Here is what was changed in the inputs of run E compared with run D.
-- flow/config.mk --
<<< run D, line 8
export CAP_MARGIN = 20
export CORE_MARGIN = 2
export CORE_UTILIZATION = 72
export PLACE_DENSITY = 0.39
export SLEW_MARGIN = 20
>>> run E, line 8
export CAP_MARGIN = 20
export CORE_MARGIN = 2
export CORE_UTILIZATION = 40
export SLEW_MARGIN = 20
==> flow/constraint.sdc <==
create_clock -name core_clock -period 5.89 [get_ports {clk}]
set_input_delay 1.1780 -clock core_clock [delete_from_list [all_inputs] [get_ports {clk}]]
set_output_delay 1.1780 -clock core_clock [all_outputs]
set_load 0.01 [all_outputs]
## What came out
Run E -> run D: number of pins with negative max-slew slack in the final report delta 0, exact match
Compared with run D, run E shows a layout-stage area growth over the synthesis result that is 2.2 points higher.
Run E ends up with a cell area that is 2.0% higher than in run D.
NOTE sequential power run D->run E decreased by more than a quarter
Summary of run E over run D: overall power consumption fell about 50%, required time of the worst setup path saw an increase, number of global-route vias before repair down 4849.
module sign_extend(in,out);
input [5:0] in;
output [15:0] out;
assign out= {{10{in[5]}},in};
endmodule
module controller(opcode,alu_com,w_en,pc_sel,reg1_data,reg2sel,alu_src,mem_write_en,mem_to_reg);
input [3:0] opcode;
input [15:0] reg1_data;
output reg w_en;
output pc_sel,reg2sel,alu_src,mem_write_en,mem_to_reg;
output reg [2:0] alu_com;
assign pc_sel= (opcode==4'b1100 &&reg1_data==0)?1:0;
assign reg2sel = (opcode==11)?1:0;
assign alu_src = (opcode>=9 && opcode <=11)?1:0;
assign mem_write_en = (opcode==11)?1:0;
assign mem_to_reg = (opcode==10)?0:1;
always@(opcode)begin
	case(opcode)
		1: alu_com=0;
		2: alu_com=1;
		3: alu_com=2;
		4: alu_com=3;
		5: alu_com=4;
		6: alu_com=5;
		7: alu_com=6;
		8: alu_com=7;
		9: alu_com=0;
		10: alu_com=0;
		11: alu_com=0;
		default: alu_com=0;
	endcase
	if(opcode>=1 && opcode <=10)
		w_en=1'b1;
	else
		w_en=1'b0;
end
endmodule
==> job 4462: inputs <==
==> flow/design.v (excerpt) <==
module topmodule( input clk,
input rst,
output [3:0] anode,
output [7:0] cathode,
input B1, B2, B3, B4,
input [4:0] operation);
clock: 32.7 ns
lec_check: 0
abc_area: 1
cap_margin: 20
cell_pad_in_sites_detail_placement: 0
cell_pad_in_sites_global_placement: 3
core_aspect_ratio: 0.67
core_margin: 2
core_utilization: 72
cts_cluster_diameter: 215
max_routing_layer: met4
min_routing_layer: met1
place_density_lb_addon: 0.01
setup_slack_margin: 5.0
slew_margin: 30
run.sh (not shown) runs the stock make flow with config.mk's settings and CLKGATE_MAP_FILE=.
==> inputs of job 7503, as changes to job 4462 <==
==> flow/config.mk (replaced) <==
export PLATFORM = sky130hd
export DESIGN_NAME = topmodule
export DESIGN_NICKNAME = topmodule
export VERILOG_FILES = /design/flow/design.v
export SDC_FILE = /design/flow/constraint.sdc
export NUM_CORES = 4
export LEC_CHECK = 0
export CAP_MARGIN = 20
export CORE_MARGIN = 2
export CORE_UTILIZATION = 72
export CTS_CLUSTER_SIZE = 25
export SETUP_SLACK_MARGIN = 3.94
export SLEW_MARGIN = 20
==> flow/constraint.sdc (replaced) <==
create_clock -name core_clock -period 13.6 [get_ports {clk}]
set_input_delay 2.7200 -clock core_clock [delete_from_list [all_inputs] [get_ports {clk}]]
set_output_delay 2.7200 -clock core_clock [all_outputs]
set_load 0.01 [all_outputs]
==> inputs of job 4192, as changes to job 4462 <==
--- a/flow/config.mk
+++ b/flow/config.mk
@@ -10,10 +10,9 @@
 export CELL_PAD_IN_SITES_DETAIL_PLACEMENT = 0
-export CELL_PAD_IN_SITES_GLOBAL_PLACEMENT = 3
+export CELL_PAD_IN_SITES_GLOBAL_PLACEMENT = 0
 export CORE_ASPECT_RATIO = 0.67
 export CORE_MARGIN = 2
-export CORE_UTILIZATION = 72
-export CTS_CLUSTER_DIAMETER = 215
-export MAX_ROUTING_LAYER = met4
-export MIN_ROUTING_LAYER = met1
-export PLACE_DENSITY_LB_ADDON = 0.01
+export CORE_UTILIZATION = 18
+export MAX_ROUTING_LAYER = met5
+export MIN_ROUTING_LAYER = met2
+export PLACE_DENSITY = 0.42
 export SETUP_SLACK_MARGIN = 5.0
==> flow/constraint.sdc (replaced) <==
create_clock -name core_clock -period 23.5 [get_ports {clk}]
set_input_delay 4.7000 -clock core_clock [delete_from_list [all_inputs] [get_ports {clk}]]
set_output_delay 4.7000 -clock core_clock [all_outputs]
set_load 0.01 [all_outputs]
==> inputs of job 1545, as changes to job 4462 <==
==> flow/config.mk (replaced) <==
export PLATFORM = sky130hd
export DESIGN_NAME = topmodule
export DESIGN_NICKNAME = topmodule
export VERILOG_FILES = /design/flow/design.v
export SDC_FILE = /design/flow/constraint.sdc
export NUM_CORES = 4
export LEC_CHECK = 0
export CAP_MARGIN = 20
export CORE_MARGIN = 2
export CORE_UTILIZATION = 59
export SLEW_MARGIN = 20
==> flow/constraint.sdc (replaced) <==
create_clock -name core_clock -period 13.6 [get_ports {clk}]
set_input_delay 2.7200 -clock core_clock [delete_from_list [all_inputs] [get_ports {clk}]]
set_output_delay 2.7200 -clock core_clock [all_outputs]
set_load 0.01 [all_outputs]
==> comparison <==
- Between job 4192 and job 1545, the lower cell count is in job 1545 (gap about 43%, measured against job 1545).
- Of job 4192 and job 1545, job 4192 has the higher synthesized cell count (gap about 19%, measured against job 1545).
- First-iteration DRC count: job 1545 is smaller than job 4192 (39%).
- Via count: job 1545 is smaller than job 4192 (about 25%).
- In job 1545 the critical path depth is lower than in job 4192, by 23.
- Against job 1545, the setup slack of job 4192 is better by 13 ns.
- Die area, lowest first: job 4462, job 7503, job 1545, job 4192.
- In job 1545 the non-clock buffer count is higher than in job 4192, by 153.
- Of job 4462 and job 7503, job 7503 has the higher area after synthesis (gap about 1.1%, measured against job 7503).
- Final area: job 1545 is smaller than job 4192 (about 1.3%).
- Job 7503 aborted during global routing (5_1_grt), error ODB-0269. Job 4462 stopped in global placement without I/O (3_1_place_gp_skip_io) with FLW-0024. Job 4192 ran to the end with no violations. Job 1545 reached the layout checks and failed them: setup timing.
————
Problem to solve =
Would you filter the records and copy out each line containing "that"?

Response box =
Compared with run D, run E shows a layout-stage area growth over the synthesis result that is 2.2 points higher.
Run E ends up with a cell area that is 2.0% higher than in run D.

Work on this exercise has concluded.